Warwick regresa a la corte en calidad de querido amigo y leal mentor. Hemos de comportarnos como una familia que riñe de vez en cuando, pero cuyos miembros también se aman. Eduardo lo está haciendo bastante bien. Saludo a Warwick con una sonrisa tan gélida como una montaña cubierta de hielo. Se espera que me comporte como si este hombre no fuera el asesino de mi padre y de mi hermano, además del carcelero de mi esposo. Hago lo que se me ha ordenado: no dejo escapar ni una sola palabra de rabia, pero Warwick sabe, sin necesidad de que se lo diga nadie, que se ha ganado un peligroso enemigo para el resto de su vida.

Sabe que yo no puedo decir nada y la breve reverencia que me hace al saludarme implica triunfo.

—Excelencia —me dice con voz calmosa.

Como me ocurre siempre con él, me siento en desventaja, igual que una niña. Él es un gran hombre de mundo que ya trazaba planes para el destino de este reino cuando yo todavía estaba practicando los modales que debía mostrar para con lady Grey, mi suegra, y obedeciendo a mi primer esposo. Me mira como si debiera estar dando de comer a las gallinas de Grafton.

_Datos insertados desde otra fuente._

--- design/flow/run.sh ---
#!/bin/bash
# OpenROAD 26Q1-2900-gdf79404cd8, Yosys 0.63+post, stock flow scripts
make -C /OpenROAD-flow-scripts/flow DESIGN_CONFIG=/design/flow/config.mk WORK_HOME=/design/flow/orfs finish
--- design/flow/config.mk ---
export PLATFORM = sky130hd
export DESIGN_NAME = RAM
export DESIGN_NICKNAME = RAM
export VERILOG_FILES = /design/flow/design.v
export SDC_FILE = /design/flow/constraint.sdc
export NUM_CORES = 4
export LEC_CHECK = 1
export CORE_UTILIZATION = 50
export SYNTH_HDL_FRONTEND = slang
--- design/flow/constraint.sdc ---
current_design RAM

set clk_period 202.1
set clk_io_pct 0.2

create_clock -name clk0 -period $clk_period [get_ports {clk}]

set non_clock_inputs [all_inputs -no_clocks]
set_input_delay [expr $clk_period * $clk_io_pct] -clock clk0 $non_clock_inputs
set_output_delay [expr $clk_period * $clk_io_pct] -clock clk0 [all_outputs]
## /design/flow/config.mk

```make
export PLATFORM = sky130hd
export DESIGN_NAME = Top_Proj_1
export DESIGN_NICKNAME = Top_Proj_1
export VERILOG_FILES = /design/flow/design.v
export SDC_FILE = /design/flow/constraint.sdc
export NUM_CORES = 4
export LEC_CHECK = 1
export CORE_UTILIZATION = 50
```
===== flow/config.mk =====
export PLATFORM = sky130hd
export DESIGN_NAME = cmu
export DESIGN_NICKNAME = cmu
export VERILOG_FILES = /design/flow/design.v
export SDC_FILE = /design/flow/constraint.sdc
export NUM_CORES = 4
export LEC_CHECK = 1
export CORE_UTILIZATION = 50
export SYNTH_MEMORY_MAX_BITS = 65536

===== flow/constraint.sdc =====
current_design cmu

set clk_period 23.7
set clk_io_pct 0.2

create_clock -name clk0 -period $clk_period [get_ports {clk}]

set non_clock_inputs [all_inputs -no_clocks]
set_input_delay [expr $clk_period * $clk_io_pct] -clock clk0 $non_clock_inputs
set_output_delay [expr $clk_period * $clk_io_pct] -clock clk0 [all_outputs]
===== design.v =====
`timescale 1ns / 1ps
module BranchTargetBuffer(
    input clk, rst,
    input [31:0] PC_IF,
    input [31:0] PC_ID,
    input [31:0] jump_PC_ID,
    input Branch_ID,  
    input B_valid,  
    input stall,  
    output [31:0] predictedPC,  
    output predict,  
    output flush
);
    parameter BTB_SIZE = 256;
    parameter ENTRY_SIZE = 11;
    reg [ENTRY_SIZE-1:0] btb [0:BTB_SIZE-1];
    integer i;  
    wire [7:0] IF_index, ID_index;  
    assign IF_index = PC_IF[9:2];
    assign ID_index = PC_ID[9:2];
    always @ (posedge clk or posedge rst) begin
        if (rst) begin
            for (i = 0; i < BTB_SIZE; i = i + 1) begin
                btb[i] <= 11'b0;
            end
        end else if (!stall) begin
            if (B_valid) begin
                btb[ID_index][10] = 1'b1;  
                if (btb[ID_index][9] == btb[ID_index][8]) begin btb[ID_index][8] = Branch_ID; end  
                else begin btb[ID_index][9:8] = {2{Branch_ID}}; end  
            end
            if (Branch_ID) begin 
                btb[ID_index][7:0] = jump_PC_ID[9:2];
            end
        end
    end
    assign predictedPC = btb[IF_index][7:0] << 2 | 32'h00000000;  
    assign predict = btb[IF_index][10] & btb[IF_index][9];  
    assign flush = (!stall) && B_valid && ((btb[ID_index][9] != Branch_ID) || (Branch_ID && (btb[ID_index][7:0] != jump_PC_ID[9:2])));  
endmodule

===== run.sh =====
#!/bin/bash
# OpenROAD 26Q1-2900-gdf79404cd8, Yosys 0.63+post, stock flow scripts
make -C /OpenROAD-flow-scripts/flow DESIGN_CONFIG=/design/flow/config.mk WORK_HOME=/design/flow/orfs finish

===== config.mk =====
export PLATFORM = sky130hd
export DESIGN_NAME = BranchTargetBuffer
export DESIGN_NICKNAME = BranchTargetBuffer
export VERILOG_FILES = /design/flow/design.v
export SDC_FILE = /design/flow/constraint.sdc
export NUM_CORES = 4
export LEC_CHECK = 1
export CORE_UTILIZATION = 40

===== constraint.sdc =====
current_design BranchTargetBuffer

set clk_period 22.8
set clk_io_pct 0.2

create_clock -name clk0 -period $clk_period [get_ports {clk}]

set non_clock_inputs [all_inputs -no_clocks]
set_input_delay [expr $clk_period * $clk_io_pct] -clock clk0 $non_clock_inputs
set_output_delay [expr $clk_period * $clk_io_pct] -clock clk0 [all_outputs]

Mi deseo es mostrarme glacial, pero me temo que tan sólo doy la impresión de estar de mal humor.

—Bienvenido de nuevo a la corte —digo de mala gana.

—Siempre tan gentil —responde él con una sonrisa—. Nacida para ser reina.

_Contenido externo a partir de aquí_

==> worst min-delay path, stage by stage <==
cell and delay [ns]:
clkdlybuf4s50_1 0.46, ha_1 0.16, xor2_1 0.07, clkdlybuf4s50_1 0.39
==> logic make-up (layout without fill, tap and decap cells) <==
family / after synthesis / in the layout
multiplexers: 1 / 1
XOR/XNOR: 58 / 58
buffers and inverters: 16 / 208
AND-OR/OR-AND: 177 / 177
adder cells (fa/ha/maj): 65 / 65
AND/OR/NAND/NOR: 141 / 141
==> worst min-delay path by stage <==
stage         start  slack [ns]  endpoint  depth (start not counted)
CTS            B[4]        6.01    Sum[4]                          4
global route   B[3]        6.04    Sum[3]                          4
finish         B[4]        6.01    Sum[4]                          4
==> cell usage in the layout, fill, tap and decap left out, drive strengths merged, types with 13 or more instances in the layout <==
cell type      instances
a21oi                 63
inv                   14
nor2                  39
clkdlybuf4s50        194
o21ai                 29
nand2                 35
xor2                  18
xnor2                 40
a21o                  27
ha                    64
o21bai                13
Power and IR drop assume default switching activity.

Mi hijo Thomas Grey lanza una pequeña exclamación de enfado, rabioso como el niño que es, y sale de la habitación.

Warwick se vuelve hacia mí con una ancha sonrisa.

—Ah, los jóvenes —comenta—. Un muchacho prometedor.

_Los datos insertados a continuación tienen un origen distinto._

## /design/flow/design.v

```verilog
module Booth #(
    parameter WIDTH = 32,
    parameter N     = WIDTH / 2    
)(
    input  CLK, RST,
    input  [WIDTH-1:0] x, y,
    output reg [2*WIDTH-1:0] p
);
    reg  [2:0] cc [0:N-1];                    
    reg  signed [WIDTH:0] pp  [0:N-1];        
    reg  signed [2*WIDTH-1:0] spp [0:N-1];    
    reg  signed [WIDTH:0] inv_x;              
    wire signed [2*WIDTH-1:0] prod;           
    integer kk;
    always @(*) begin
        inv_x = {~x[WIDTH-1], ~x} + 1;
        cc[0] = {y[1], y[0], 1'b0};
        for (kk = 1; kk < N; kk = kk + 1)
            cc[kk] = {y[2*kk + 1], y[2*kk], y[2*kk - 1]};
        for (kk = 0; kk < N; kk = kk + 1) begin
            case (cc[kk])
                3'b000, 3'b111: pp[kk] = 0;                       
                3'b001, 3'b010: pp[kk] = {x[WIDTH-1], x};         
                3'b011:         pp[kk] = {x, 1'b0};               
                3'b100:         pp[kk] = {inv_x[WIDTH-1:0], 1'b0};  
                3'b101, 3'b110: pp[kk] = inv_x;                   
                default:        pp[kk] = 0;
            endcase
            spp[kk] = $signed(pp[kk]) <<< (2 * kk);
        end
    end
    wire [63:0] S0,  C0,  S1,  C1,  S2,  C2,  S3,  C3,  S4,  C4;
    wire [63:0] S5,  C5,  S6,  C6,  S7,  C7;
    wire [63:0] S8,  C8,  S9,  C9;
    wire [63:0] S10, C10, S11, C11;
    wire [63:0] S12, C12;
    wire [63:0] S13, C13;
    CSA csa1 (.A(spp[0]),  .B(spp[1]),  .C(spp[2]),  .Sum(S0),  .Carry(C0));
    CSA csa2 (.A(spp[3]),  .B(spp[4]),  .C(spp[5]),  .Sum(S1),  .Carry(C1));
    CSA csa3 (.A(spp[6]),  .B(spp[7]),  .C(spp[8]),  .Sum(S2),  .Carry(C2));
    CSA csa4 (.A(spp[9]),  .B(spp[10]), .C(spp[11]), .Sum(S3),  .Carry(C3));
    CSA csa5 (.A(spp[12]), .B(spp[13]), .C(spp[14]), .Sum(S4),  .Carry(C4));
    CSA csa6 (.A(S0),  .B({C0[62:0],1'b0}), .C(S1),  .Sum(S5),  .Carry(C5));
    CSA csa7 (.A({C1[62:0],1'b0}), .B(S2),  .C({C2[62:0],1'b0}), .Sum(S6), .Carry(C6));
    CSA csa8 (.A(S3),  .B({C3[62:0],1'b0}), .C(S4),  .Sum(S7),  .Carry(C7));
    CSA csa9  (.A(S5), .B({C5[62:0],1'b0}), .C(S6),  .Sum(S8),  .Carry(C8));
    CSA csa10 (.A({C6[62:0],1'b0}), .B(S7), .C({C7[62:0],1'b0}), .Sum(S9), .Carry(C9));
    CSA csa11 (.A(S8), .B({C8[62:0],1'b0}), .C(S9),  .Sum(S10), .Carry(C10));
    CSA csa12 (.A({C9[62:0],1'b0}), .B({C4[62:0],1'b0}), .C(spp[15]), .Sum(S11), .Carry(C11));
    CSA csa13 (.A(S10), .B({C10[62:0],1'b0}), .C(S11), .Sum(S12), .Carry(C12));
    CSA csa14 (.A(S12), .B({C12[62:0],1'b0}), .C({C11[62:0],1'b0}), .Sum(S13), .Carry(C13));
    reg signed [63:0] C13_reg, S13_reg;
    always @(posedge CLK) begin
        if (RST) begin
            C13_reg <= 0;
            S13_reg <= 0;
        end else begin
            C13_reg <= C13;
            S13_reg <= S13;
        end
    end
    KSA CPA (.A(S13_reg), .B({C13_reg[62:0],1'b0}), .Cin(1'b0), .Sum(prod));
    always @(posedge CLK) begin
        if (RST)
            p <= 0;
        else
            p <= prod;
    end
endmodule
module CSA (
    input  signed [63:0] A, B, C,
    output signed [63:0] Sum, Carry
);  
    genvar i;
    generate
        for (i = 0; i < 64; i = i + 1) begin : CSA_LOOP
            assign Sum[i] = A[i] ^ B[i] ^ C[i];
            assign Carry[i] = ((A[i] ^ B[i]) & C[i]) | (!(A[i] ^ B[i]) & A[i]);
        end
    endgenerate
endmodule
module KSA(
    input  [63:0] A, B,
    input         Cin,
    output [63:0] Sum,
    output        Cout
);
    wire [63:0] G0, P0;
    assign G0 = A & B;
    assign P0 = A ^ B;
    wire [63:0] G1, P1;
    wire [63:0] G2, P2;
    wire [63:0] G3, P3;
    wire [63:0] G4, P4;
    wire [63:0] G5, P5;
    wire [63:0] G6, P6;
    assign G1[0] = G0[0];
    assign P1[0] = P0[0];
    genvar i;
    generate
        for (i = 1; i < 64; i = i + 1) begin
            assign G1[i] = G0[i] | (P0[i] & G0[i-1]);
            assign P1[i] = P0[i] & P0[i-1];
        end
    endgenerate
    assign G2[1:0] = G1[1:0];
    assign P2[1:0] = P1[1:0];
    generate
        for (i = 2; i < 64; i = i + 1) begin
            assign G2[i] = G1[i] | (P1[i] & G1[i-2]);
            assign P2[i] = P1[i] & P1[i-2];
        end
    endgenerate
    assign G3[3:0] = G2[3:0];
    assign P3[3:0] = P2[3:0];
    generate
        for (i = 4; i < 64; i = i + 1) begin
            assign G3[i] = G2[i] | (P2[i] & G2[i-4]);
            assign P3[i] = P2[i] & P2[i-4];
        end
    endgenerate
    assign G4[7:0] = G3[7:0];
    assign P4[7:0] = P3[7:0];
    generate
        for (i = 8; i < 64; i = i + 1) begin
            assign G4[i] = G3[i] | (P3[i] & G3[i-8]);
            assign P4[i] = P3[i] & P3[i-8];
        end
    endgenerate
    assign G5[15:0] = G4[15:0];
    assign P5[15:0] = P4[15:0];
    generate
        for (i = 16; i < 64; i = i + 1) begin
            assign G5[i] = G4[i] | (P4[i] & G4[i-16]);
            assign P5[i] = P4[i] & P4[i-16];
        end
    endgenerate
    assign G6[31:0] = G5[31:0];
    assign P6[31:0] = P5[31:0];
    generate
        for (i = 32; i < 64; i = i + 1) begin
             assign G6[i] = G5[i] | (P5[i] & G5[i-32]);
             assign P6[i] = P5[i] & P5[i-32];          
        end
    endgenerate
    wire [64:0] C;
    assign C[0] = Cin;
    generate
        for (i = 0; i < 64; i = i + 1) begin
            assign C[i+1] = G6[i] | (P6[i] & Cin);
        end
    endgenerate
    assign Sum  = P0 ^ C[63:0];
    assign Cout = C[64];
endmodule
```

—Al menos me alegro de que no estuviera con su abuelo y su querido tío en Edgecote Moor —replico llena de odio hacia él.

—¡Oh, lo mismo digo!

Puede que logre que me sienta idiota y puede que, por mi condición de mujer, no pueda hacer nada; pero lo que pueda hacer, lo haré. En mi joyero hay un estuche de plata vieja y ennegrecida dentro del cual, encerrado a oscuras, guardo su nombre, Richard Neville, y el de Jorge, duque de Clarence. Ambos están escritos con mi sangre en el trozo de papel que arranqué de la carta postrera de mi padre. Éstos son mis enemigos. Los he maldecido y he de verlos muertos a mis pies.